**TRY IT:** The answer is a stretch of the material below, returned exactly: the line containing "set_driving_cell -lib_cell sky130_fd_sc_hd__clkbuf_16", the line containing "set_driving_cell -lib_cell sky130_fd_sc_hd__buf_2", and all lines between.

╭─ PROVIDED INFORMATION

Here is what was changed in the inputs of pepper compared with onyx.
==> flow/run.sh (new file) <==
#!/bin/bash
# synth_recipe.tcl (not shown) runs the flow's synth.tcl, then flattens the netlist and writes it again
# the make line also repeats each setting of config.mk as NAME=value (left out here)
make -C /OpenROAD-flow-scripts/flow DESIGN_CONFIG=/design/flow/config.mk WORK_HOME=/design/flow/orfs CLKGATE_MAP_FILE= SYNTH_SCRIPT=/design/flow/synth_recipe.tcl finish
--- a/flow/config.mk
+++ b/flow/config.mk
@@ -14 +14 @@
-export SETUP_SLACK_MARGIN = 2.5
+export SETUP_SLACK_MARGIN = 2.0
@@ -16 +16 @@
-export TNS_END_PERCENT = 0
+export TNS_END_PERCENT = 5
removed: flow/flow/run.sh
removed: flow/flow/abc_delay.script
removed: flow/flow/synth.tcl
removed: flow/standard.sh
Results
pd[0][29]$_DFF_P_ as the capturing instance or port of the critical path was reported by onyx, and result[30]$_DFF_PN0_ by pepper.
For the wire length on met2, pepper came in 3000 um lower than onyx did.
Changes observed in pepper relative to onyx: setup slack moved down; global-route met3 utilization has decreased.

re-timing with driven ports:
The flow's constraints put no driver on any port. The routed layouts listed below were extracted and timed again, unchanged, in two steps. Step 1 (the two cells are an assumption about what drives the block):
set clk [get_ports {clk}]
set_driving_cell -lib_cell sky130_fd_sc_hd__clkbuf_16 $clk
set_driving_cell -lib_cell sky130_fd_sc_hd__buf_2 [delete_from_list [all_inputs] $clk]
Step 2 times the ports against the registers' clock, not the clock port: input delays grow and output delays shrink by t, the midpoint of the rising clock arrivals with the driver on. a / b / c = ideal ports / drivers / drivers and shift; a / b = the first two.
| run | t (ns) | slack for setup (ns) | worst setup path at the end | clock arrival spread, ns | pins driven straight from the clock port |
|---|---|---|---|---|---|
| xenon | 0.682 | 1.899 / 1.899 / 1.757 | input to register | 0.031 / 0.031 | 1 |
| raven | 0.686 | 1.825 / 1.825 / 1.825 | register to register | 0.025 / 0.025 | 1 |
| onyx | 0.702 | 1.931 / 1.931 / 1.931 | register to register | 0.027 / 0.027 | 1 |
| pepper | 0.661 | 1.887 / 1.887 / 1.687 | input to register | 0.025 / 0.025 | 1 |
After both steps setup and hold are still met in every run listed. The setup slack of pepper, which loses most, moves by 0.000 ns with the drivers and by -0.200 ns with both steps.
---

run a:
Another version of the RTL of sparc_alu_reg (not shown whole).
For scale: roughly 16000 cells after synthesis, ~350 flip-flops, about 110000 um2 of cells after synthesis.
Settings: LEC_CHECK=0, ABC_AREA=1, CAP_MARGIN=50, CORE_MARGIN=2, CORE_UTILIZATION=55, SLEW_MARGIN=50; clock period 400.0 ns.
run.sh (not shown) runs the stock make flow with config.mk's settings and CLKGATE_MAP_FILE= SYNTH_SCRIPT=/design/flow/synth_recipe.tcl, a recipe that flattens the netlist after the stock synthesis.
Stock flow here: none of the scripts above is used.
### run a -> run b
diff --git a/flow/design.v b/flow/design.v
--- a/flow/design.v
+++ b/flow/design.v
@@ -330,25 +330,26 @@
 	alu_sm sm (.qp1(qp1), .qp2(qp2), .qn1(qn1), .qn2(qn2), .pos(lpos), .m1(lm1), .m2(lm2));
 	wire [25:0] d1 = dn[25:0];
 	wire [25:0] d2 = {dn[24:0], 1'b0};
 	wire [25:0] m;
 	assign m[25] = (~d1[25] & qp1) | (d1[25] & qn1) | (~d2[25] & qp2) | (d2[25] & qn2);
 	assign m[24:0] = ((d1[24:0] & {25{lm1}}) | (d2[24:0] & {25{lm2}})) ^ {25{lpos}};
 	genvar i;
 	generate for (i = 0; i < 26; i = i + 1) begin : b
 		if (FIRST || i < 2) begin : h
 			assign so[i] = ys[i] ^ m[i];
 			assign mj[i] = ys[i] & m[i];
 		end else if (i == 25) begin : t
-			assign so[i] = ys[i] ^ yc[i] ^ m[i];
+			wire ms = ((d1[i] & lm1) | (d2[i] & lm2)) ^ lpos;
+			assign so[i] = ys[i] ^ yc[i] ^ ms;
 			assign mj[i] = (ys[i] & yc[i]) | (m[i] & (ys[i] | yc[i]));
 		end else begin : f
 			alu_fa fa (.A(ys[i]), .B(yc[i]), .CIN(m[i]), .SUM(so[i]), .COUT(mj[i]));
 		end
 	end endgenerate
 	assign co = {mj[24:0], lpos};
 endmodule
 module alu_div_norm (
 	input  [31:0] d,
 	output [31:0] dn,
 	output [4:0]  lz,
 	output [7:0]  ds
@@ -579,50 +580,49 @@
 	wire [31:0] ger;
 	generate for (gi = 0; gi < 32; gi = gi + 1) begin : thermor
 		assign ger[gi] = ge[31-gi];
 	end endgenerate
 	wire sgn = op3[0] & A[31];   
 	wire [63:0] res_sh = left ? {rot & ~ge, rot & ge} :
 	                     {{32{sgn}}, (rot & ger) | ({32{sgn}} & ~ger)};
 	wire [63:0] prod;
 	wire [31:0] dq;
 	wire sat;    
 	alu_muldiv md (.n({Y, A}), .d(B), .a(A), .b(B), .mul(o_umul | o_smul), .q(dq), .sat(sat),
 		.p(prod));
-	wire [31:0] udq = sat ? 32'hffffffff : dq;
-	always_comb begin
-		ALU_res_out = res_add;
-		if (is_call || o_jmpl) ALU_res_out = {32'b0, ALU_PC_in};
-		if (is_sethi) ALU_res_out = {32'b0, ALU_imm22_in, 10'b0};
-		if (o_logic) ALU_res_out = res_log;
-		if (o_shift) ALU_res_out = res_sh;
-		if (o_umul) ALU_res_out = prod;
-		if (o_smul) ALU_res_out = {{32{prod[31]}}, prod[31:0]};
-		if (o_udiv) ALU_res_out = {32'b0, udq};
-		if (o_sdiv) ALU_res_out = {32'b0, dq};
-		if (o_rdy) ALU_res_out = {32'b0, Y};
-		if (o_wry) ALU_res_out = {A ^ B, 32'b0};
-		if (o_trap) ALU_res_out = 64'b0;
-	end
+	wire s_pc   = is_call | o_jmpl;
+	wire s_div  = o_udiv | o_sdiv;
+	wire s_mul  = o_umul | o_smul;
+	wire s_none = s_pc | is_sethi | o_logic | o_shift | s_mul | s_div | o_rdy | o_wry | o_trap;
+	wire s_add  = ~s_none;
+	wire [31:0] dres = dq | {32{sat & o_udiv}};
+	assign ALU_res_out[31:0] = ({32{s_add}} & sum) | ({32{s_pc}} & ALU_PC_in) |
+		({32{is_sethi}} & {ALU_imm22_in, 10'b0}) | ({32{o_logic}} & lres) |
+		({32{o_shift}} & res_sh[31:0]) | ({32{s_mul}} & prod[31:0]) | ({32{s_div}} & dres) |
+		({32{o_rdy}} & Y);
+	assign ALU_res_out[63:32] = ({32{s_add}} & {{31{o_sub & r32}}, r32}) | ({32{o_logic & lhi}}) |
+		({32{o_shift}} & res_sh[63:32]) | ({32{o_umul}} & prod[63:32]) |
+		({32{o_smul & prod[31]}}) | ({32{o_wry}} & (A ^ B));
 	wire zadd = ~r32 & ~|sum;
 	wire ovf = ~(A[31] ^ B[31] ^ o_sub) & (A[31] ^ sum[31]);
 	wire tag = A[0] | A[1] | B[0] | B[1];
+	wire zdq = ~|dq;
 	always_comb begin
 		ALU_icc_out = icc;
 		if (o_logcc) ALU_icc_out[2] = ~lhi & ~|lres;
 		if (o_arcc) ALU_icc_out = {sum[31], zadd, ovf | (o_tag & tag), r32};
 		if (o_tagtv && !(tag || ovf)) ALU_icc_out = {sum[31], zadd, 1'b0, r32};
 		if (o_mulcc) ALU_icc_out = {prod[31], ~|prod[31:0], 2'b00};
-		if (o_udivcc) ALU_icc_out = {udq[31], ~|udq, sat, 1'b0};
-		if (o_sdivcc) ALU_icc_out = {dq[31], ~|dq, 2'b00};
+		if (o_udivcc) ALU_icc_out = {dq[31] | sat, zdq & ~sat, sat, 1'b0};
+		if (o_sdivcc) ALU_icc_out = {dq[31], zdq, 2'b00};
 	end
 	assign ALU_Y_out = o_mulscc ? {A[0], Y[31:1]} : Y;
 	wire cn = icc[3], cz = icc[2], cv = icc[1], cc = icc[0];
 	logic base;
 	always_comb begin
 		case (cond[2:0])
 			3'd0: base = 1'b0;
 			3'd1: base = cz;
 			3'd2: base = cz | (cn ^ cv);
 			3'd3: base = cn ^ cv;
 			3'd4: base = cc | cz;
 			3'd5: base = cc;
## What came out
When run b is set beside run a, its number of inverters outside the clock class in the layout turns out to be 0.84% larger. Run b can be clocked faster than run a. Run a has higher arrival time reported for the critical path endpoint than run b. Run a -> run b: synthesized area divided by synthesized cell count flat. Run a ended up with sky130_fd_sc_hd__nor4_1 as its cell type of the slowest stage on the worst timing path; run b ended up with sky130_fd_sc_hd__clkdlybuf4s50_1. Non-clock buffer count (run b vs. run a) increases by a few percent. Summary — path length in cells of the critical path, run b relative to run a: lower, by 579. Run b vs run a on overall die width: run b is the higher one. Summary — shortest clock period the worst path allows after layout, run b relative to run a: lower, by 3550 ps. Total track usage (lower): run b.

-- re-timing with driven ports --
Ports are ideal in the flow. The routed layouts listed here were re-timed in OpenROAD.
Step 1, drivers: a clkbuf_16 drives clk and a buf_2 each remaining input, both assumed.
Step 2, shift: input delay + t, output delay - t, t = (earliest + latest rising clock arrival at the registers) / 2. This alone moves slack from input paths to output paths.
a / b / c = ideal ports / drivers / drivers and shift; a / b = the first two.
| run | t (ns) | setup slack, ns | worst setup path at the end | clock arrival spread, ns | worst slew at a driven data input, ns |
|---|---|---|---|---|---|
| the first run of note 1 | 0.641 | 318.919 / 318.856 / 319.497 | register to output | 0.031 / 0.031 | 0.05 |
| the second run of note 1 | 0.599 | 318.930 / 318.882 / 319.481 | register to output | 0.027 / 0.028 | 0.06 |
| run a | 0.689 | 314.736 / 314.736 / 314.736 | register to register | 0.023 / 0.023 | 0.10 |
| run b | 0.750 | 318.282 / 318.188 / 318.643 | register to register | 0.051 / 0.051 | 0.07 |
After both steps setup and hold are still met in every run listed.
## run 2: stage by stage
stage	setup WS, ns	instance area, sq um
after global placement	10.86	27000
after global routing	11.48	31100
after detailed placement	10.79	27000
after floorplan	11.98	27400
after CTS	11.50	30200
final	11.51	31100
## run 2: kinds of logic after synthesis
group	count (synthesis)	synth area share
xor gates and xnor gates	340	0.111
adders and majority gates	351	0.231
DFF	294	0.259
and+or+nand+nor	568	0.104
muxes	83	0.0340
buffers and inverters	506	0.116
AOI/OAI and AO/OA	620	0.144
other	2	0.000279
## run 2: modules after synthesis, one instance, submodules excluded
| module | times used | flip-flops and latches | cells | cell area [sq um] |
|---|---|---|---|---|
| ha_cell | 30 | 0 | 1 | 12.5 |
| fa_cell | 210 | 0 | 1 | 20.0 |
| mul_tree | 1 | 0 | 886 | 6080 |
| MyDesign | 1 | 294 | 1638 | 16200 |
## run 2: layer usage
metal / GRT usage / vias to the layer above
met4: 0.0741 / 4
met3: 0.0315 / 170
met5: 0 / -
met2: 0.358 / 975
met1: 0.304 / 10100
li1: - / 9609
This design comes from an exercise in tuning for a short achievable clock period and few clock cycles on the open sky130 flow, not from production work.
Function was checked by simulation only, so behaviour that the tests miss may differ from the original.
No activity file was given, so power comes from the tool's default toggle rates.

==> flow/design.v <==
module cpu(clk, rst, imem_addr, imem_rdata, dmem_addr, dmem_wdata, dmem_we, dmem_rdata);
input clk, rst;
input [31:0] imem_rdata, dmem_rdata;
output [31:0] imem_addr, dmem_addr, dmem_wdata;
output dmem_we;
reg  [9:0]  pcF;
reg  [31:0] instD;
reg  [9:0]  pcp1D;
reg         vD, ptD;
reg  [31:0] aE, bE, sE;
reg         lateE;
reg         oAdd, oSub, oAnd, oOr, oSlt, oSll;
reg         wrE, ldE, stE, brE, beqE, ptE;
reg  [4:0]  dstE;
reg  [9:0]  altE;
reg  [31:0] aluM, sdM;
reg         wrM, ldM, stM;
reg  [4:0]  dstM;
reg  [31:0] resW;
reg         wrW;
reg  [4:0]  dstW;
reg  [31:0] rf [1:31];
wire [31:0] instF = imem_rdata;
wire [5:0]  opF   = instF[31:26];
wire        brF   = (opF[5:1] == 5'b00010);
wire        ptF   = brF & (opF[0] | instF[15]);
wire [9:0]  pcp1F = pcF + 10'd1;
wire [9:0]  tgtF  = pcp1F + instF[9:0];
wire [31:0] sum  = aE + bE;
wire [31:0] diff = aE - bE;
wire        lt   = aE < bE;
wire [31:0] shl  = aE << bE[10:6];
wire [31:0] resE = ({32{oAdd}} & sum) | ({32{oSub}} & diff) | ({32{oAnd}} & (aE & bE)) |
                   ({32{oOr}} & (aE | bE)) | {31'd0, oSlt & lt} | ({32{oSll}} & shl);
wire eq     = (aE == bE);
wire mispE  = brE & ~(eq ^ beqE ^ ptE);    
wire takenE = beqE ? eq : ~eq;
wire [5:0] opD = instD[31:26];
wire [5:0] fnD = instD[5:0];
wire [4:0] rsD = instD[25:21];
wire [4:0] rtD = instD[20:16];
wire [4:0] rdD = instD[15:11];
wire isR    = vD & (opD == 6'h00);
wire isAddi = vD & (opD == 6'h08);
wire isLw   = vD & (opD == 6'h23);
wire isSw   = vD & (opD == 6'h2b);
wire isBeq  = vD & (opD == 6'h04);
wire isBne  = vD & (opD == 6'h05);
wire isJ    = vD & (opD == 6'h02);
wire [4:0] dstD = isR ? rdD : rtD;
wire wrD   = (isR | isAddi | isLw) & (dstD != 5'd0);
wire useRs = isR | isAddi | isLw | isSw | isBeq | isBne;
wire useRt = isR | isBeq | isBne;           
wire immD  = isAddi | isLw | isSw;
wire [31:0] simmD = {{16{instD[15]}}, instD[15:0]};
wire rsE_hit = wrE & (dstE == rsD);
wire rtE_hit = wrE & (dstE == rtD);
wire rsM_hit = wrM & (dstM == rsD);
wire rtM_hit = wrM & (dstM == rtD);
wire rsW_hit = wrW & (dstW == rsD);
wire rtW_hit = wrW & (dstW == rtD);
wire stall = ldE & ((useRs & rsE_hit) | (useRt & rtE_hit));
wire [31:0] rfA = (rsD == 5'd0) ? 32'd0 : rf[rsD];
wire [31:0] rfB = (rtD == 5'd0) ? 32'd0 : rf[rtD];
wire [31:0] valM = ldM ? dmem_rdata : aluM;      
wire [31:0] oldA = rsM_hit ? valM : rsW_hit ? resW : rfA;
wire [31:0] oldB = rtM_hit ? valM : rtW_hit ? resW : rfB;
wire [9:0] tgtD = pcp1D + instD[9:0];
wire isBrD  = isBeq | isBne;
wire [31:0] Yx = bE ^ {32{oSub}};
wire [31:0] Xy = aE ^ Yx;
wire [31:0] genc = aE | Yx;                           
wire sumEq  = (Xy[0] == oSub) & (&(Xy[31:1] ~^ genc[30:0]));
wire andEq  = ~|(aE & bE);
wire orEq   = ~|(aE | bE);
wire eqE    = ((oAdd | oSub) & sumEq) | (oAnd & andEq) | (oOr & orEq) |
              ~(oAdd | oSub | oAnd | oOr);
wire zcmp   = (rtD == 5'd0) ? rsE_hit : (rsD == 5'd0) & rtE_hit;
wire resD   = zcmp & ~(oSlt | oSll);
wire eqD    = eqE;
wire mispD  = isBrD & resD & ~(eqD ^ isBeq ^ ptD);
wire fR_add = isR & (fnD == 6'h20);
wire fR_sub = isR & (fnD == 6'h22);
wire fR_and = isR & (fnD == 6'h24);
wire fR_or  = isR & (fnD == 6'h25);
wire fR_slt = isR & ((fnD == 6'h2a) | (fnD == 6'h02));
wire fR_sll = isR & (fnD == 6'h00);
assign imem_addr  = {20'd0, pcF, 2'b00};
assign dmem_addr  = aluM;
assign dmem_wdata = sdM;
assign dmem_we    = stM;
reg [9:0] pcN;
always @* begin
  if (mispE)      pcN = altE;
  else if (stall) pcN = pcF;
  else if (mispD) pcN = ptD ? pcp1D : tgtD;
  else if (isJ)   pcN = instD[9:0];
  else if (ptF)   pcN = tgtF;
  else            pcN = pcp1F;
end
always @(posedge clk or negedge rst) begin
  if (!rst) begin
    pcF <= 10'd0;
    vD <= 1'b0;
    wrE <= 1'b0; ldE <= 1'b0; stE <= 1'b0; brE <= 1'b0;
    wrM <= 1'b0; ldM <= 1'b0; stM <= 1'b0;
    wrW <= 1'b0;
  end else begin
    pcF <= pcN;
    if (mispE | (mispD & ~stall)) vD <= 1'b0;
    else if (!stall) vD <= 1'b1;
    if (mispE | stall) begin
      wrE <= 1'b0; ldE <= 1'b0; stE <= 1'b0; brE <= 1'b0;
    end else begin
      wrE <= wrD; ldE <= isLw; stE <= isSw; brE <= isBrD & ~resD;
    end
    wrM <= wrE; ldM <= ldE; stM <= stE;
    wrW <= wrM;
  end
end
always @(posedge clk) begin
  if (!stall) begin
    instD <= instF;
    pcp1D <= pcp1F;
    ptD   <= ptF & ~isJ;
  end
  aE <= rsE_hit ? resE : oldA;
  bE <= immD ? simmD : rtE_hit ? resE : oldB;
  sE <= rtE_hit ? resE : oldB;
  lateE <= rtE_hit & ldE;
  oAdd <= isAddi | isLw | isSw | fR_add;
  oSub <= fR_sub;
  oAnd <= fR_and;
  oOr  <= fR_or;
  oSlt <= fR_slt;
  oSll <= fR_sll;
  dstE <= dstD;
  beqE <= isBeq;
  ptE  <= ptD;
  altE <= ptD ? pcp1D : tgtD;
  aluM <= resE;
  sdM <= lateE ? dmem_rdata : sE;
  dstM <= dstE;
  resW <= valM;
  dstW <= dstM;
end
integer i;
always @(posedge clk or negedge rst) begin
  if (!rst) begin
    for (i = 1; i < 32; i = i + 1) rf[i] <= 32'd0;
  end else if (wrW) begin
    rf[dstW] <= resW;
  end
end
endmodule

╰─

**PROBLEM SOLUTION:**
set_driving_cell -lib_cell sky130_fd_sc_hd__clkbuf_16 $clk
set_driving_cell -lib_cell sky130_fd_sc_hd__buf_2 [delete_from_list [all_inputs] $clk]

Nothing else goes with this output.